The term lead time describes the time between initial code commitment to full deployment to production. When your team decides to implement a UI change, how long does this take to get into production? When your team implements a new security feature, how long does testing take before release?
Lead time is measured from when a team starts working on a code change to the moment it is in the production environment. Lead time can be further broken down by looking at what stage of change development is taking the longest. Is your team spending the most time in development or testing?
Mean Time to Recovery measures the time it takes to recover following an outage, service interruption, or product failure.
This is measured from the initial moment of an outage until the incident team has recovered all services and operations. These events are unavoidable to a certain degree, although good management can significantly reduce the Mean Time Between Failure (MTBF). Because it’s impossible to avoid incidents completely, you need an incident plan that works.
Slow recovery times can impact your organization in more than one way. Your customers will experience a prolonged outage and will view your team negatively for not being able to get the incident resolved. You may lose customers, and the reputation of your brand may be diminished.
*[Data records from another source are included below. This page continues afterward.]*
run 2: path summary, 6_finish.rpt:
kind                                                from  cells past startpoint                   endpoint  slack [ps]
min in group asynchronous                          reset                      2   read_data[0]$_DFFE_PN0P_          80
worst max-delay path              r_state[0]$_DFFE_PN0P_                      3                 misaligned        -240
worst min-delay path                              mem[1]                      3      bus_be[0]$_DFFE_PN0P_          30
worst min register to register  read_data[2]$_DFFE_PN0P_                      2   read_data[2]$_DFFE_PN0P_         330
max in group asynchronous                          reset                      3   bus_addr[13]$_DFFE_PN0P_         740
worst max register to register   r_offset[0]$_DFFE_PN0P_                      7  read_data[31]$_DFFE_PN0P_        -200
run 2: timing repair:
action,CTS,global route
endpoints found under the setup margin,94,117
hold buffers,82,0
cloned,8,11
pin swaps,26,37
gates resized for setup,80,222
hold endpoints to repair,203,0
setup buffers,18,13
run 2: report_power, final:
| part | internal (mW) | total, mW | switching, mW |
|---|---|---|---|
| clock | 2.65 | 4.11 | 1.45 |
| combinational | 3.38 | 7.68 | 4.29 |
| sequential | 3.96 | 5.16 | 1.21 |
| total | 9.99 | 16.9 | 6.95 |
`src/rtl/elev_sched_pkg.sv`:
```
// Shared types and helpers for the elevator call scheduler.
package elev_sched_pkg;

  localparam int MAX_FLOORS = 16;
  localparam int IDX_W      = 4;

  typedef enum logic [2:0] {
    ST_IDLE,
    ST_SELECT,
    ST_ISSUE,
    ST_MOVING,
    ST_HALT
  } state_e;

  function automatic int floor_w(input int n);
    return (n <= 2) ? 1 : $clog2(n);
  endfunction

  function automatic logic onehot_valid(input logic [MAX_FLOORS-1:0] v);
    int cnt;
    cnt = 0;
    for (int i = 0; i < MAX_FLOORS; i++) cnt += int'(v[i]);
    return cnt == 1;
  endfunction

  function automatic logic [IDX_W-1:0] onehot_to_idx(input logic [MAX_FLOORS-1:0] v);
    logic [IDX_W-1:0] idx;
    idx = '0;
    for (int i = 0; i < MAX_FLOORS; i++) if (v[i]) idx = IDX_W'(i);
    return idx;
  endfunction

endpackage

```
`src/rtl/elev_next_floor_sel.sv`:
```
// Combinational SCAN picker: keeps the travel direction while calls remain ahead,
// otherwise reverses. The car's own floor is never a candidate.
module elev_next_floor_sel #(
  parameter int N_FLOORS = 4,
  parameter int FLOOR_W  = 2
) (
  input  logic [N_FLOORS-1:0] pending,
  input  logic [FLOOR_W-1:0]  cur_floor,
  input  logic                dir_up,
  output logic                found,
  output logic [FLOOR_W-1:0]  next_floor,
  output logic                next_dir_up
);

  logic               have_above, have_below;
  logic [FLOOR_W-1:0] lo_above, hi_below;

  always_comb begin
    // NOTE: every variable gets a default before any branch, so no latch is inferred.
    have_above = 1'b0;
    have_below = 1'b0;
    lo_above   = '0;
    hi_below   = '0;
    for (int i = 0; i < N_FLOORS; i++) begin
      if (pending[i] && (i > int'(cur_floor)) && !have_above) begin
        have_above = 1'b1;
        lo_above   = FLOOR_W'(i);
      end
      if (pending[i] && (i < int'(cur_floor))) begin
        have_below = 1'b1;
        hi_below   = FLOOR_W'(i);
      end
    end

    found       = have_above || have_below;
    next_floor  = '0;
    next_dir_up = dir_up;
    if (dir_up && have_above) begin
      next_floor  = lo_above;
      next_dir_up = 1'b1;
    end else if (have_below) begin
      next_floor  = hi_below;
      next_dir_up = 1'b0;
    end else if (have_above) begin
      next_floor  = lo_above;
      next_dir_up = 1'b1;
    end
  end

endmodule

```
`src/rtl/elevator_call_scheduler.sv`:
```
// Call latch + SCAN destination scheduler with valid/ready hand-off.
// Optional return-home request: define ELEV_SCHED_HOME_RETURN_EN.
module elevator_call_scheduler
  import elev_sched_pkg::*;
#(
  parameter int N_FLOORS = 4,
`ifdef ELEV_SCHED_HOME_RETURN_EN
  parameter int HOME_TIMEOUT = 1000,
`endif
  localparam int FLOOR_W = floor_w(N_FLOORS)
) (
  input  logic                clock,
  input  logic                reset,
  input  logic [N_FLOORS-1:0] call_n,
  input  logic [N_FLOORS-1:0] floor_sens,
  input  logic                emerg,
  output logic                dest_valid,
  input  logic                dest_ready,
  output logic [FLOOR_W-1:0]  dest_floor,
  output logic                dir_up,
  input  logic                arrived,
  output logic [FLOOR_W-1:0]  cur_floor,
  output logic [N_FLOORS-1:0] pending,
  output logic                busy
);

  state_e              state_q, state_d;
  logic [N_FLOORS-1:0] pending_q, pending_d;
  logic                dest_valid_q, dest_valid_d;
  logic [FLOOR_W-1:0]  dest_floor_q, dest_floor_d;
  logic                dir_up_q, dir_up_d;
  logic [FLOOR_W-1:0]  cur_floor_q, cur_floor_d;

  logic [N_FLOORS-1:0] call_set, cur_bit, dest_bit, pend_eff, home_vec;
  logic                home_req, home_keep;
  logic                sel_found, sel_dir_up;
  logic [FLOOR_W-1:0]  sel_floor;

  assign call_set = (state_q == ST_HALT) ? '0 : ~call_n;
  assign cur_bit  = N_FLOORS'(1) << cur_floor_q;
  assign dest_bit = N_FLOORS'(1) << dest_floor_q;
  assign home_vec = {{(N_FLOORS-1){1'b0}}, home_req};
  assign pend_eff = pending_q | home_vec;
  // Home request survives an arrival unless that arrival was at floor 0.
  assign home_keep = home_req && (dest_floor_q != '0);

  elev_next_floor_sel #(
    .N_FLOORS(N_FLOORS),
    .FLOOR_W (FLOOR_W)
  ) u_sel (
    .pending    (pend_eff),
    .cur_floor  (cur_floor_q),
    .dir_up     (dir_up_q),
    .found      (sel_found),
    .next_floor (sel_floor),
    .next_dir_up(sel_dir_up)
  );

`ifdef ELEV_SCHED_HOME_RETURN_EN
  localparam int CNT_W = $clog2(HOME_TIMEOUT + 1);
  logic [CNT_W-1:0] idle_cnt_q;
  logic             home_req_q;

  always_ff @(posedge clock) begin
    if (reset || emerg) begin
      idle_cnt_q <= '0;
      home_req_q <= 1'b0;
    end else begin
      if ((state_q == ST_MOVING && arrived && dest_floor_q == '0) ||
          ((state_q == ST_IDLE || state_q == ST_SELECT) && cur_floor_q == '0))
        home_req_q <= 1'b0;
      if (state_q == ST_IDLE && pending_q == '0 && cur_floor_q != '0 &&
          &call_n && !home_req_q) begin
        idle_cnt_q <= idle_cnt_q + 1'b1;
        if (idle_cnt_q == CNT_W'(HOME_TIMEOUT - 1)) home_req_q <= 1'b1;
      end else begin
        idle_cnt_q <= '0;
      end
    end
  end
  assign home_req = home_req_q;
`else
  assign home_req = 1'b0;
`endif

  always_comb begin
    state_d      = state_q;
    pending_d    = pending_q | call_set;
    dest_valid_d = dest_valid_q;
    dest_floor_d = dest_floor_q;
    dir_up_d     = dir_up_q;
    cur_floor_d  = cur_floor_q;

    if (onehot_valid(MAX_FLOORS'(floor_sens)))
      cur_floor_d = FLOOR_W'(onehot_to_idx(MAX_FLOORS'(floor_sens)));

    unique case (state_q)
      ST_IDLE: begin
        if (pend_eff == cur_bit) pending_d = (pending_q & ~cur_bit) | call_set;
        else if (pend_eff != '0) state_d = ST_SELECT;
      end
      ST_SELECT: begin
        if (sel_found) begin
          dest_floor_d = sel_floor;
          dir_up_d     = sel_dir_up;
          dest_valid_d = 1'b1;
          state_d      = ST_ISSUE;
        end else begin
          if (pend_eff == cur_bit) pending_d = (pending_q & ~cur_bit) | call_set;
          state_d = ST_IDLE;
        end
      end
      ST_ISSUE: begin
        if (dest_ready) begin
          dest_valid_d = 1'b0;
          state_d      = ST_MOVING;
        end
      end
      ST_MOVING: begin
        if (arrived) begin
          pending_d = pending_d & ~dest_bit;
          state_d   = ((pending_d | (home_keep ? home_vec : '0)) != '0) ? ST_SELECT : ST_IDLE;
        end
      end
      ST_HALT: begin
        pending_d = '0;
        if (!emerg) state_d = ST_IDLE;
      end
      default: state_d = ST_IDLE;
    endcase

    if (emerg) begin
      state_d      = ST_HALT;
      pending_d    = '0;
      dest_valid_d = 1'b0;
    end
  end

  always_ff @(posedge clock) begin
    // NOTE: registers use non-blocking assignments so every flop samples pre-edge values.
    if (reset) begin
      state_q      <= ST_IDLE;
      pending_q    <= '0;
      dest_valid_q <= 1'b0;
      dest_floor_q <= '0;
      dir_up_q     <= 1'b1;
      cur_floor_q  <= '0;
    end else begin
      state_q      <= state_d;
      pending_q    <= pending_d;
      dest_valid_q <= dest_valid_d;
      dest_floor_q <= dest_floor_d;
      dir_up_q     <= dir_up_d;
      cur_floor_q  <= cur_floor_d;
    end
  end

  assign dest_valid = dest_valid_q;
  assign dest_floor = dest_floor_q;
  assign dir_up     = dir_up_q;
  assign cur_floor  = cur_floor_q;
  assign pending    = pending_q;
  assign busy       = (state_q != ST_IDLE);

endmodule

```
Additionally, management is less likely to move in an experimental direction if the team cannot keep up with the current, supposedly stable software.
It’s great to have frequent deployments, but what’s the point if your team is constantly rolling back updates. Or even worse, if updates are causing incidents or outages. You should track all deployments that end up as incidents or get rolled back. This is known as the Change Failure Rate (CFR) and is measured as a percentage.
By tracking Change Failure R ate, you learn how often your team is going back to fix earlier deployments. This alerts you to a quality breakdown somewhere in the code development or deployment process itself.